The first came with the release of Mr Justice Slattery's 12-volume report into the nightmarish "cuckoo's nest" of Chelmsford — a private hospital where the commission found that at least 24 people died as a result of deep-sleep therapy. Another 24 patients survived the treatment but later took their own lives, 19 of them within a year of leaving Chelmsford, it found.



CCHR had lobbied for an inquiry into Chelmsford for more than a decade, and the royal commissioner and the media were critical of authorities for being so slow to take CCHR's claims seriously.



The second, private victory for CCHR and its parent organisation, the Church of Scientology, which established CCHR in Australia in 1972, was heralded in the pages of the Scientology magazine 'Impact'.



On being recognised for her courageous work, the Australian president of CCHR, Ms Jan Eastgate, herself a

Scientologist, said: "It's a fantastic group to receive an award from and I know that ridding this planet of psychiatry helps Scientology expand and therefore helps all of you.



"We have been fighting a war and we have won."



The battle analogy was an ironic echo of the words penned by the enigmatic "Jekyll and Hyde" psychiatrist at the centre of the Chelmsford tragedy, Dr Harry Bailey, before he swallowed a lethal combination of barbiturates and alcohol on 8 September 1985. "Let it be known that the Scientologists and the forces of madness have won," he wrote in a suicide note given the commission.

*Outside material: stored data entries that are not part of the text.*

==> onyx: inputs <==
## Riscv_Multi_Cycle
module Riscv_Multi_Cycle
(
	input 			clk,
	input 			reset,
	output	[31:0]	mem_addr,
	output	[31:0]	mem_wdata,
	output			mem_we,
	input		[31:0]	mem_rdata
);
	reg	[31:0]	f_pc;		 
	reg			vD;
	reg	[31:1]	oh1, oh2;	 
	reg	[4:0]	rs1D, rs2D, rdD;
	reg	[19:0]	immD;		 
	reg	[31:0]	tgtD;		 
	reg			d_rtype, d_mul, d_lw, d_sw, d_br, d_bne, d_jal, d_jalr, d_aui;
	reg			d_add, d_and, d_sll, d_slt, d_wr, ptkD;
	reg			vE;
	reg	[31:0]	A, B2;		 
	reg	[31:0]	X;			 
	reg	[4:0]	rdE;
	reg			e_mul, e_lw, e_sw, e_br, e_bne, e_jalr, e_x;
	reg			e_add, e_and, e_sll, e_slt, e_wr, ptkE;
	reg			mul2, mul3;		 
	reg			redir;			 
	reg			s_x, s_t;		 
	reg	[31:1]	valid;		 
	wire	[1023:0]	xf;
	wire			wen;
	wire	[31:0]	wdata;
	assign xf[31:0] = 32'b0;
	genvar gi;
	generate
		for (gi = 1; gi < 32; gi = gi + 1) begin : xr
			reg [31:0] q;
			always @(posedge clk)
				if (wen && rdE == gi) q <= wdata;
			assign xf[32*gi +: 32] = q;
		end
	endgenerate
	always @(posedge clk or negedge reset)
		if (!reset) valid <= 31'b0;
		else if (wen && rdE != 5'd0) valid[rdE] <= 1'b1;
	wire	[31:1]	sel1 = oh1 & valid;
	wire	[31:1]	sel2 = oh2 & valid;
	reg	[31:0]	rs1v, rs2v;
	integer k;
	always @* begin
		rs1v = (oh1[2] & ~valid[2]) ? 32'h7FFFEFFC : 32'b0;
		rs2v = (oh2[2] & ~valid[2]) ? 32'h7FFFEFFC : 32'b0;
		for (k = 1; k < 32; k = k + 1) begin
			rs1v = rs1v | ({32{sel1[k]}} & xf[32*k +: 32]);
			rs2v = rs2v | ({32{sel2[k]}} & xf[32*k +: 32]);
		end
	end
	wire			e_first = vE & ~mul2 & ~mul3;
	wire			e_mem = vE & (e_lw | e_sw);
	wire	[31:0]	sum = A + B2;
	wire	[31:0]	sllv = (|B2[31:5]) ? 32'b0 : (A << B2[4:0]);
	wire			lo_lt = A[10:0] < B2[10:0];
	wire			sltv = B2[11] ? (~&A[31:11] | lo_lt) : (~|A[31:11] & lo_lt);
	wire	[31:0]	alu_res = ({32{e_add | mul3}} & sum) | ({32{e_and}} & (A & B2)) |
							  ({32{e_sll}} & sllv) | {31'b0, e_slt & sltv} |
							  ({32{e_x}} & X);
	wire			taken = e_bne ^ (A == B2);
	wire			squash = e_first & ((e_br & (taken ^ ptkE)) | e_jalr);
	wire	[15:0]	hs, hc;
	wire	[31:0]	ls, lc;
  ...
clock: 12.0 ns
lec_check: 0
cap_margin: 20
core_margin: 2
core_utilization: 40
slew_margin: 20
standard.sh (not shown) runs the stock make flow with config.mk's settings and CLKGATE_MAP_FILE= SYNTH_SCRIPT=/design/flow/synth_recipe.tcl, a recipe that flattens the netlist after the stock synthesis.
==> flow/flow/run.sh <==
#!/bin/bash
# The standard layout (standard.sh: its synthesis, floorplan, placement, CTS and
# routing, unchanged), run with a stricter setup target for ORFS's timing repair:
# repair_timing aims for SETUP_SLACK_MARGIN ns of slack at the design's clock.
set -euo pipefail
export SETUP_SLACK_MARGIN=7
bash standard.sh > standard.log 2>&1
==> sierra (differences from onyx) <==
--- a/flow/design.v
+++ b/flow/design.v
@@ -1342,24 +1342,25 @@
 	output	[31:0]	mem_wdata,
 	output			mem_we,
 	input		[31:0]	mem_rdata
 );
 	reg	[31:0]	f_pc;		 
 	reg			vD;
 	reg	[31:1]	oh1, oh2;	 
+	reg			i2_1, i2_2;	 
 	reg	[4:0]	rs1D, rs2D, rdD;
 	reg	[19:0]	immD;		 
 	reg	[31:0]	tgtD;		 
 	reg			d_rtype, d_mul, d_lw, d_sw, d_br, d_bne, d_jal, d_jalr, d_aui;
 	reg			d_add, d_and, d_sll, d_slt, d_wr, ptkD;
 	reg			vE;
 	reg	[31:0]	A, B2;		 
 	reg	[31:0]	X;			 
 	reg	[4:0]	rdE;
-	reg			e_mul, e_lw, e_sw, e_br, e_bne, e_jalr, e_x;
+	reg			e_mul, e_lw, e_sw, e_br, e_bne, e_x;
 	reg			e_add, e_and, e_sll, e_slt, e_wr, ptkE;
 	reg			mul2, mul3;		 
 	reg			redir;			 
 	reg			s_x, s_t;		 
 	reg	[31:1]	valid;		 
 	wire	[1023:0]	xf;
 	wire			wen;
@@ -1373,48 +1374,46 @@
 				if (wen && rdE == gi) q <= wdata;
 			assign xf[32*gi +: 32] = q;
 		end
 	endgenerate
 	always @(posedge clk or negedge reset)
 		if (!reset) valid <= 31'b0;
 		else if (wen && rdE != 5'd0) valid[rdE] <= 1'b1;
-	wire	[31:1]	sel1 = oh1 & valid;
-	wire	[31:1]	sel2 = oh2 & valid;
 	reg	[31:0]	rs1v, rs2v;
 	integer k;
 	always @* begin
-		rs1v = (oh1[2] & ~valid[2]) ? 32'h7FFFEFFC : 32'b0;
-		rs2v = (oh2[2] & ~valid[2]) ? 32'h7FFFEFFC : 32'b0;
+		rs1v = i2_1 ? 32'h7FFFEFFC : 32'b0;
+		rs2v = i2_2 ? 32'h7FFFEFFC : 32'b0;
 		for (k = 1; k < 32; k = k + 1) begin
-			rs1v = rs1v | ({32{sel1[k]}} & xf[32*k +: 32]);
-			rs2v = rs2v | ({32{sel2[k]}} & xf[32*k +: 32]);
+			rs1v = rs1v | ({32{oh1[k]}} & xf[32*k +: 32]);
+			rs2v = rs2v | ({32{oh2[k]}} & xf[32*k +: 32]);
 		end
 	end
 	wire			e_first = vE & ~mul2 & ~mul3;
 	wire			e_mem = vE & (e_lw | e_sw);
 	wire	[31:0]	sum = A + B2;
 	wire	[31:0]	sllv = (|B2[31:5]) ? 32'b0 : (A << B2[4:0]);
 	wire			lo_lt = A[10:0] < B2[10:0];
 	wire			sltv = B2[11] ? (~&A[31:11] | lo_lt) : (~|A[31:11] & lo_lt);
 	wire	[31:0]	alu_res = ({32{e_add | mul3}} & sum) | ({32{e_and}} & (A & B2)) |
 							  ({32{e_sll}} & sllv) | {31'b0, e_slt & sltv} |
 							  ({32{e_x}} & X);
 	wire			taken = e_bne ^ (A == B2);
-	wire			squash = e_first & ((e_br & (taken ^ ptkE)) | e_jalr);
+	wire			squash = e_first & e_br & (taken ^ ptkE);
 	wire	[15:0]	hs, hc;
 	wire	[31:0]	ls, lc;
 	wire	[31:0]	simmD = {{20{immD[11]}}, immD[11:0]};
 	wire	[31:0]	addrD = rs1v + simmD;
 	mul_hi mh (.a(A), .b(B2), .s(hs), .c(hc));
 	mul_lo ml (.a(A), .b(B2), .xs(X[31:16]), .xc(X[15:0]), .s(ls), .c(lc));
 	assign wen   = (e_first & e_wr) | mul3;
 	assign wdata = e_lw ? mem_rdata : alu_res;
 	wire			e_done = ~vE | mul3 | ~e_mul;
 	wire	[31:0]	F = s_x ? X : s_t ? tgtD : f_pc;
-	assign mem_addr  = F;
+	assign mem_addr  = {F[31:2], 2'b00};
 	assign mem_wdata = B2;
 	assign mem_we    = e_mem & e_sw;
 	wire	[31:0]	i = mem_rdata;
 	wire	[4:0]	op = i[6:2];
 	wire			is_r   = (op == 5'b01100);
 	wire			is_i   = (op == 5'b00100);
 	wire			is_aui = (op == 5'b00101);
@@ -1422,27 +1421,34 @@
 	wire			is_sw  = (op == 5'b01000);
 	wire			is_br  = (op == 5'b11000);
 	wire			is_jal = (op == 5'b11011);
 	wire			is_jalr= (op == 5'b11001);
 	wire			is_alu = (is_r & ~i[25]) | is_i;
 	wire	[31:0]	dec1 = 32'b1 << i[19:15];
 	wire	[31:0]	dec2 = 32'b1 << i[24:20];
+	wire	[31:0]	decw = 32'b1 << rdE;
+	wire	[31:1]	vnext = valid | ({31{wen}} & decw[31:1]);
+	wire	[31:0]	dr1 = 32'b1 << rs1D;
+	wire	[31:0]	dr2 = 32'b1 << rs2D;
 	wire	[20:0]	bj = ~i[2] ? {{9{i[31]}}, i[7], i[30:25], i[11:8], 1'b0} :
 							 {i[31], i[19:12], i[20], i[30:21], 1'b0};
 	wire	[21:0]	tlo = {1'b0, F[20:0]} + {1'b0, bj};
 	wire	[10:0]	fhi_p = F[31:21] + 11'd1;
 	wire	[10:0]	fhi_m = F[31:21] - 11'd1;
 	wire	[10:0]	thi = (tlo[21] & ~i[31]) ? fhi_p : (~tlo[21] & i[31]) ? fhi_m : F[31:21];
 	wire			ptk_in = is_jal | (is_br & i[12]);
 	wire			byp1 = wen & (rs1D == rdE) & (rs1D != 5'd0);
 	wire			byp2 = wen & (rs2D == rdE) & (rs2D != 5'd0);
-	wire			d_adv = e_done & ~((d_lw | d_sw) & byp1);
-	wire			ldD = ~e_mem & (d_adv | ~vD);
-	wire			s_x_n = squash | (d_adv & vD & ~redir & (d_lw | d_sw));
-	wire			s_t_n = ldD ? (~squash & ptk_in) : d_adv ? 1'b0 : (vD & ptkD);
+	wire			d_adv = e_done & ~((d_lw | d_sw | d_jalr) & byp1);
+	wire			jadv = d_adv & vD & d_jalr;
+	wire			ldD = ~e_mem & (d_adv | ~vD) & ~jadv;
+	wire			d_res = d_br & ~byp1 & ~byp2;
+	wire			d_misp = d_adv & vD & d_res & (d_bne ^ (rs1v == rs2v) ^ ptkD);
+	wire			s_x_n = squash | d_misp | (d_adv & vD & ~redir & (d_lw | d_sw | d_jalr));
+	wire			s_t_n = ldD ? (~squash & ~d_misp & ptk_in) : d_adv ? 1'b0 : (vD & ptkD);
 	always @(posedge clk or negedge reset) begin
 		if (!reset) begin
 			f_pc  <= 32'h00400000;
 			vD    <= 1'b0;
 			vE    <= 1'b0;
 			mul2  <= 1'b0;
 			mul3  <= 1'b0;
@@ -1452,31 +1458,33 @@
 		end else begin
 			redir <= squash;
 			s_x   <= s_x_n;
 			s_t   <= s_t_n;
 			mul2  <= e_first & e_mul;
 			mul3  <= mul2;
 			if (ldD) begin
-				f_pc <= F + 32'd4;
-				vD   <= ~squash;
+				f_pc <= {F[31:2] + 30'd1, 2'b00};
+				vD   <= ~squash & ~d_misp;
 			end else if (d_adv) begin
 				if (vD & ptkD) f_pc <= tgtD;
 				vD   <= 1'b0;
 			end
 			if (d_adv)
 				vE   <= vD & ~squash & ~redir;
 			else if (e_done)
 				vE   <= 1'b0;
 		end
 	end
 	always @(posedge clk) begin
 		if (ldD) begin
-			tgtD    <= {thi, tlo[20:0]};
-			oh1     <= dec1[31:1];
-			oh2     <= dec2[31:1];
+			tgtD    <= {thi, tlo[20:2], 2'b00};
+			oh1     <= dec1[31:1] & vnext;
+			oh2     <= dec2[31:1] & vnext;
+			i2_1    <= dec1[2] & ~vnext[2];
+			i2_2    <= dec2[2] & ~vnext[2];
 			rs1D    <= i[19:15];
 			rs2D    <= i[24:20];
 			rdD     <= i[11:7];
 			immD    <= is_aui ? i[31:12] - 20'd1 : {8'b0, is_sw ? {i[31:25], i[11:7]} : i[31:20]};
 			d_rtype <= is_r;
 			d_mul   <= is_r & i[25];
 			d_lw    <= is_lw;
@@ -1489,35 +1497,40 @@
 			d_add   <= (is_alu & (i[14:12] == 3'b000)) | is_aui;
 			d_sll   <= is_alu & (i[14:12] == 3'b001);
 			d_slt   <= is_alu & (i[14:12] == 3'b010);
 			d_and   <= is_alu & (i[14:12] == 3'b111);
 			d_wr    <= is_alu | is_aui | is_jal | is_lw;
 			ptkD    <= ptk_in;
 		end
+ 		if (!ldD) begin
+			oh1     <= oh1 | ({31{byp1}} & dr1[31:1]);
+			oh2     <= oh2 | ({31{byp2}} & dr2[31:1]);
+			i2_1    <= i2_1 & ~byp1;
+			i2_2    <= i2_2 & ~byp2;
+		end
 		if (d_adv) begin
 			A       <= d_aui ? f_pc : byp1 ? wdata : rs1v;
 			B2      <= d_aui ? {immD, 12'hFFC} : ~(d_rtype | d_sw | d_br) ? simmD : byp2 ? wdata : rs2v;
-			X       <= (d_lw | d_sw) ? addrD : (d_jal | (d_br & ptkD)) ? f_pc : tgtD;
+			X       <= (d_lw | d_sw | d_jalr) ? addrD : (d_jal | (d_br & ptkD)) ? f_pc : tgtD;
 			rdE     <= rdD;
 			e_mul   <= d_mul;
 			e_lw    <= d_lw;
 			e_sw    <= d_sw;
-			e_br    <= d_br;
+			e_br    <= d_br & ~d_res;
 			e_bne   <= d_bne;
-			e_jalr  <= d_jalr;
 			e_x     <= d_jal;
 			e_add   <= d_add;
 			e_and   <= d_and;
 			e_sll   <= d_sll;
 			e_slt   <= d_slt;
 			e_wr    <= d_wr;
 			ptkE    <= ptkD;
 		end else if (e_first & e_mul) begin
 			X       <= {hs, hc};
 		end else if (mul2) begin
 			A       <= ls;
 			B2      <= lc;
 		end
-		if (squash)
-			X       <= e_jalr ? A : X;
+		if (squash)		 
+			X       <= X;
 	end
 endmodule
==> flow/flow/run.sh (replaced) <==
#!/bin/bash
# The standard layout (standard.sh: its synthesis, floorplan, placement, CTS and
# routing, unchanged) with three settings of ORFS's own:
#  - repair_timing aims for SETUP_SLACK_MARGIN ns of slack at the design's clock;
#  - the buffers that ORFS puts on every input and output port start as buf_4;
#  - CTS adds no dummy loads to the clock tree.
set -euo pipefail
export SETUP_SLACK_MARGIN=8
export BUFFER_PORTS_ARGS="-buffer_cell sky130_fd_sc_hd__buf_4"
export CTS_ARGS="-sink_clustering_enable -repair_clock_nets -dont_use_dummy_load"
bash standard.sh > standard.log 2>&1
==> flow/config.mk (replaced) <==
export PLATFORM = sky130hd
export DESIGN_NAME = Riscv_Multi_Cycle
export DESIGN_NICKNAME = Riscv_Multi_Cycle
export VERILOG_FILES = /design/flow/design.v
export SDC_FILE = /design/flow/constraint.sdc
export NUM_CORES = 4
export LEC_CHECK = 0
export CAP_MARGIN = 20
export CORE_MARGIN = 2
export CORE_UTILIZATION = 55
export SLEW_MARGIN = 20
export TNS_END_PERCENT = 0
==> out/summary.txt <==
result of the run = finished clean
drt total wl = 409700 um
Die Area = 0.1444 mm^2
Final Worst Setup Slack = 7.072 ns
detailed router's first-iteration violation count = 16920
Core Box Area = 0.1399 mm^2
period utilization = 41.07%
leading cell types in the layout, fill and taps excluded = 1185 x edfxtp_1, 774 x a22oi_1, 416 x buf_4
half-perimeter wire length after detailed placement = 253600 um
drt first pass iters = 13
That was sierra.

The conflict that so obsessed Ms Eastgate and Dr Bailey was one parochial campaign in an international war that has raged for 40 years between Scientologists and some they regard as their sworn enemies, psychiatrists.



Now the battlefield is Victoria, which CCHR claimed this month was "the deep-sleep capital of Australia". As the Victorian health commission winds up a long inquiry into deep-sleep therapy use in this state — largely at the instigation of CCHR — Scientology documents raise questions about the motives behind the church's push for the probe.



A key issue is the disturbing indication in the documents that apart from CCHR's altruistic interest in the Victorian inquiry, the Church of Scientology had a hidden agenda — and what could be seen by some as a witch-hunt aimed at discrediting the doctors and organisations helpful in outlawing the church in Victoria more than 25 years ago.



Those documents target the late Melbourne psychiatrist and deep-sleep advocate Dr Alex Sinclair as a key person behind the suppression of Scientology and a "big fish as regards enemy action against (the church)", and outline plans to have him made the subject of official investigations.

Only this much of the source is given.